22:動揺
サークルには行く、と言ってはいたが、その日もその翌日も、保科は姿を見せなかった。
……当たり前か。いくらなんでもすぐに切り替えろなんて無理がありすぎる。さりげなく後輩に聞けば講義にも姿を見せておらず、ケータイも出ないとか。
一人暮らしで体調を崩したときの辛さは俺も良く知ってる。このまま死んじまうんじゃないかって思うときもある。迷った挙句に俺は念のため、なんて自分に言い訳をかましながらサークル名簿で保科の住所を控えた。
……行くのか?
そんな自問に答えは出ない。行くべきじゃないんだろう、ということだけはわかる。わかってる。念のため、だ。
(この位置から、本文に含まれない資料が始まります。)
### src/rtl/uart_rx_param.sv
// Oversampling UART receiver: runtime frame config (5-9 data bits, parity, 1/2 stop),
// break detection and an output FIFO with valid/ready and per-entry error flags.
module uart_rx_param #(
    parameter int unsigned CLK_DIV           = 4,
    parameter int unsigned OVERSAMPLE        = 16,
    parameter int unsigned MAX_DATABITS      = 9,
    parameter int unsigned FIFO_DEPTH        = 8,
    parameter int unsigned WIDTH_CONFIG_ADDR = 2,
    parameter int unsigned WIDTH_CONFIG_DATA = 8,
    parameter logic [WIDTH_CONFIG_ADDR-1:0] CFG_ADDR = 2'b01
) (
    input  logic                         clk,
    input  logic                         rst,
    input  logic                         in,
    input  logic [WIDTH_CONFIG_ADDR-1:0] c_addr,
    input  logic                         c_valid,
    input  logic [WIDTH_CONFIG_DATA-1:0] c_data,
    output logic                         c_ready,
    output logic [MAX_DATABITS-1:0]      out,
    output logic [2:0]                   out_err,
    output logic                         out_valid,
    input  logic                         out_ready,
    output logic                         overrun
);
    localparam int unsigned TICK_W   = (CLK_DIV > 1) ? $clog2(CLK_DIV) : 1;
    localparam int unsigned PH_W     = $clog2(OVERSAMPLE);
    localparam int unsigned BIT_W    = $clog2(MAX_DATABITS + 1);
    localparam int unsigned PTR_W    = $clog2(FIFO_DEPTH);
    localparam int unsigned CNT_W    = PTR_W + 1;
    localparam int unsigned MID      = OVERSAMPLE / 2;
    localparam int unsigned RST_BITS = (MAX_DATABITS < 8) ? MAX_DATABITS : 8;

    typedef struct packed {
        logic                    brk;
        logic                    frm;
        logic                    par;
        logic [MAX_DATABITS-1:0] data;
    } entry_t;

    typedef enum logic [2:0] {IDLE, START, DATA, PARITY, STOP, WAIT_IDLE} state_t;

    logic [1:0]              sync_q, sync_d;
    logic                    rx_prev_q, rx_prev_d;
    logic [TICK_W-1:0]       tick_q, tick_d;
    logic [PH_W-1:0]         phase_q, phase_d;
    state_t                  state_q, state_d;
    logic [1:0]              samp_q, samp_d;
    logic [BIT_W-1:0]        bit_cnt_q, bit_cnt_d;
    logic                    stop_cnt_q, stop_cnt_d;
    logic [MAX_DATABITS-1:0] shreg_q, shreg_d;
    logic                    par_bit_q, par_bit_d;
    logic                    stop0_q, stop0_d;
    logic                    frm_q, frm_d;
    logic [1:0]              par_mode_q, par_mode_d;
    logic                    two_stop_q, two_stop_d;
    logic [BIT_W-1:0]        nbits_q, nbits_d;
    logic                    pend_q, pend_d;
    entry_t                  pend_ent_q, pend_ent_d;
    entry_t                  mem_q [FIFO_DEPTH];
    logic [PTR_W-1:0]        wr_ptr_q, wr_ptr_d, rd_ptr_q, rd_ptr_d;
    logic [CNT_W-1:0]        count_q, count_d;
    entry_t                  head_q, head_d;
    logic                    out_valid_q, out_valid_d;
    logic                    overrun_q, overrun_d;
    logic                    c_ready_q, c_ready_d;

    logic       rx_s, tick_c, vote_ev, vote, par_en, cfg_acc;
    logic       pop, push_ok, fe, stop0_now, brk, perr;
    logic [2:0] cfg_fld;
    logic       unused_cfg_bits;

    assign unused_cfg_bits = ^c_data[WIDTH_CONFIG_DATA-1:6];

    assign rx_s    = sync_q[1];
    assign tick_c  = (tick_q == TICK_W'(CLK_DIV - 1));
    assign vote_ev = tick_c && (phase_q == PH_W'(MID + 1));
    assign vote    = (samp_q[1] & samp_q[0]) | (samp_q[1] & rx_s) | (samp_q[0] & rx_s);
    assign par_en  = (par_mode_q == 2'b01) || (par_mode_q == 2'b10);

    // Synchroniser, tick divider and configuration register
    always_comb begin
        sync_d     = {sync_q[0], in};
        rx_prev_d  = rx_s;
        tick_d     = tick_c ? '0 : tick_q + TICK_W'(1);
        cfg_acc    = c_valid && c_ready_q && (c_addr == CFG_ADDR);
        cfg_fld    = c_data[5:3];
        par_mode_d = par_mode_q;
        two_stop_d = two_stop_q;
        nbits_d    = nbits_q;
        if (cfg_acc) begin
            par_mode_d = c_data[1:0];
            two_stop_d = c_data[2];
            if (cfg_fld > 3'd4 || (32'(cfg_fld) + 32'd5) > MAX_DATABITS)
                nbits_d = BIT_W'(MAX_DATABITS);
            else
                nbits_d = BIT_W'(32'(cfg_fld) + 32'd5);
        end
    end

    // Frame FSM: every decision is taken on the third mid-bit sample
    always_comb begin
        state_d    = state_q;
        phase_d    = phase_q;
        samp_d     = samp_q;
        bit_cnt_d  = bit_cnt_q;
        stop_cnt_d = stop_cnt_q;
        shreg_d    = shreg_q;
        par_bit_d  = par_bit_q;
        stop0_d    = stop0_q;
        frm_d      = frm_q;
        pend_d     = 1'b0;
        pend_ent_d = pend_ent_q;
        fe         = frm_q | ~vote;
        stop0_now  = stop_cnt_q ? stop0_q : vote;
        brk        = ~(|shreg_q) & ~(par_en & par_bit_q) & ~stop0_now;
        perr       = par_en & ~brk & ((^shreg_q ^ par_bit_q) != (par_mode_q == 2'b10));
        if (tick_c)
            phase_d = (phase_q == PH_W'(OVERSAMPLE - 1)) ? '0 : phase_q + PH_W'(1);
        if (tick_c && phase_q >= PH_W'(MID - 1) && phase_q <= PH_W'(MID + 1))
            samp_d = {samp_q[0], rx_s};
        case (state_q)
            IDLE: begin
                if (rx_prev_q && !rx_s) begin
                    phase_d = '0;
                    state_d = START;
                end
            end
            START: begin
                if (vote_ev) begin
                    if (vote) begin
                        state_d = IDLE;
                    end else begin
                        state_d    = DATA;
                        bit_cnt_d  = '0;
                        shreg_d    = '0;
                        frm_d      = 1'b0;
                        stop_cnt_d = 1'b0;
                    end
                end
            end
            DATA: begin
                if (vote_ev) begin
                    shreg_d   = shreg_q | (MAX_DATABITS'(vote) << bit_cnt_q);
                    bit_cnt_d = bit_cnt_q + BIT_W'(1);
                    if (bit_cnt_q == nbits_q - BIT_W'(1))
                        state_d = par_en ? PARITY : STOP;
                end
            end
            PARITY: begin
                if (vote_ev) begin
                    par_bit_d = vote;
                    state_d   = STOP;
                end
            end
            STOP: begin
                if (vote_ev) begin
                    frm_d = fe;
                    if (!stop_cnt_q) stop0_d = vote;
                    if (!two_stop_q || stop_cnt_q) begin
                        pend_d     = 1'b1;
                        pend_ent_d = '{brk: brk, frm: fe, par: perr, data: shreg_q};
                        state_d    = rx_s ? IDLE : WAIT_IDLE;
                    end else begin
                        stop_cnt_d = 1'b1;
                    end
                end
            end
            WAIT_IDLE: begin
                if (rx_s) state_d = IDLE;
            end
            default: state_d = IDLE;
        endcase
        c_ready_d = (state_d == IDLE);
    end

    // Output FIFO; a config write flushes it, including any entry about to be pushed
    always_comb begin
        pop       = out_valid_q && out_ready && !cfg_acc;
        push_ok   = pend_q && !cfg_acc && ((count_q != CNT_W'(FIFO_DEPTH)) || pop);
        overrun_d = cfg_acc ? 1'b0 : (overrun_q | (pend_q & ~cfg_acc & ~push_ok));
        wr_ptr_d  = cfg_acc ? '0 : (push_ok ? wr_ptr_q + PTR_W'(1) : wr_ptr_q);
        rd_ptr_d  = cfg_acc ? '0 : (pop ? rd_ptr_q + PTR_W'(1) : rd_ptr_q);
        count_d   = cfg_acc ? '0 : count_q + CNT_W'(push_ok) - CNT_W'(pop);
        out_valid_d = (count_d != '0);
        if (count_d == '0)
            head_d = '0;
        else if (push_ok && (count_q == CNT_W'(pop)))
            head_d = pend_ent_q;
        else
            head_d = mem_q[rd_ptr_d];
    end

    always_ff @(posedge clk) begin
        if (push_ok) mem_q[wr_ptr_q] <= pend_ent_q;
    end

    always_ff @(posedge clk) begin
        if (!rst) begin
            sync_q      <= 2'b11;
            rx_prev_q   <= 1'b1;
            tick_q      <= '0;
            phase_q     <= '0;
            state_q     <= IDLE;
            samp_q      <= '0;
            bit_cnt_q   <= '0;
            stop_cnt_q  <= 1'b0;
            shreg_q     <= '0;
            par_bit_q   <= 1'b0;
            stop0_q     <= 1'b1;
            frm_q       <= 1'b0;
            par_mode_q  <= 2'b00;
            two_stop_q  <= 1'b0;
            nbits_q     <= BIT_W'(RST_BITS);
            pend_q      <= 1'b0;
            pend_ent_q  <= '0;
            wr_ptr_q    <= '0;
            rd_ptr_q    <= '0;
            count_q     <= '0;
            head_q      <= '0;
            out_valid_q <= 1'b0;
            overrun_q   <= 1'b0;
            c_ready_q   <= 1'b1;
        end else begin
            sync_q      <= sync_d;
            rx_prev_q   <= rx_prev_d;
            tick_q      <= tick_d;
            phase_q     <= phase_d;
            state_q     <= state_d;
            samp_q      <= samp_d;
            bit_cnt_q   <= bit_cnt_d;
            stop_cnt_q  <= stop_cnt_d;
            shreg_q     <= shreg_d;
            par_bit_q   <= par_bit_d;
            stop0_q     <= stop0_d;
            frm_q       <= frm_d;
            par_mode_q  <= par_mode_d;
            two_stop_q  <= two_stop_d;
            nbits_q     <= nbits_d;
            pend_q      <= pend_d;
            pend_ent_q  <= pend_ent_d;
            wr_ptr_q    <= wr_ptr_d;
            rd_ptr_q    <= rd_ptr_d;
            count_q     <= count_d;
            head_q      <= head_d;
            out_valid_q <= out_valid_d;
            overrun_q   <= overrun_d;
            c_ready_q   <= c_ready_d;
        end
    end

    assign c_ready   = c_ready_q;
    assign out       = head_q.data;
    assign out_err   = {head_q.brk, head_q.frm, head_q.par};
    assign out_valid = out_valid_q;
    assign overrun   = overrun_q;

endmodule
夕方、俺はまたも念のため、と言い訳をしながらケータイのメモリを繰った。保科麻衣子。メールアドレスはそういえば聞いてなかった。
表示された携帯番号をしばらく眺め、バックライトが消えた直後に通話ボタンを押す。無粋な呼び出し音が一回、二回…と続き、七回コールし終えたところで電話を切った。
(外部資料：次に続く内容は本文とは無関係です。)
<file path="config.mk">
export PLATFORM = sky130hd
export DESIGN_NAME = register_file
export DESIGN_NICKNAME = d
export VERILOG_FILES = /design/src/rtl/register_file_pkg.sv /design/src/rtl/register_32bit.sv /design/src/rtl/register_file.sv
export SDC_FILE = /design/constraint.sdc
export NUM_CORES = 2
export LEC_CHECK = 0
export BUFFER_PORTS_ARGS = -buffer_cell sky130_fd_sc_hd__buf_2
export CORE_ASPECT_RATIO = 1.2
export CORE_MARGIN = 2
export CORE_UTILIZATION = 65
export CTS_BUF_LIST = sky130_fd_sc_hd__clkbuf_8
export DETAILED_ROUTE_END_ITERATION = 6
export HOLD_SLACK_MARGIN = 0.02
export PLACE_DENSITY_LB_ADDON = 0.08
export SLEW_MARGIN = 30
export SYNTH_ARGS = -nofsm -noshare
export SYNTH_HDL_FRONTEND = slang
export SYNTH_HIERARCHICAL = 1
export SYNTH_SLANG_ARGS = --single-unit
</file>
<file path="constraint.sdc">
create_clock -name clk -period 5.61 [get_ports clk]
set_input_delay 0.561 -clock clk [delete_from_list [all_inputs] [get_ports clk]]
set_output_delay 0.561 -clock clk [all_outputs]
set_load 0.005 [all_outputs]
</file>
もしかしたら寝てるかもしれないし、もしかしたら俺からの電話は迷惑なのかもしれない。いや、もしかしたら電話に出られないほど具合が悪くて―――
嫌な想像を打ち消すように無意識に頭を振った。しかし不安は消えはしない。関わるべきじゃない、っていうのも理解はしてる。頭では。
二時間後、俺はすんなりと保科のアパートを見つけていた。きちんと区画整理された街だったのが幸いで、丁度南東の角、白いアパートの二階がそこだった。部屋には明かりがついていて、主の在宅を示している。
……どうするか。女の子の部屋にいきなり訪ねてくってのも問題ありだろうな。
白いアパートを見上げて俺はもう一度ケータイを取り出し、発信履歴の一番新しい番号を表示させて通話ボタンを押す。今度は六回目で、相手が出た。
『……もしもし』
「保科? ええと、俺、高瀬です。高瀬裕也」
『……はい』
「大丈夫か? 大学も休んでるって聞いて、それで……」
電話の向こうは沈黙だ。どうしよう。何を言おう。何を言える? 混乱した頭で次の科白を探す。見つからなくて焦った俺はつい、事実を口にした。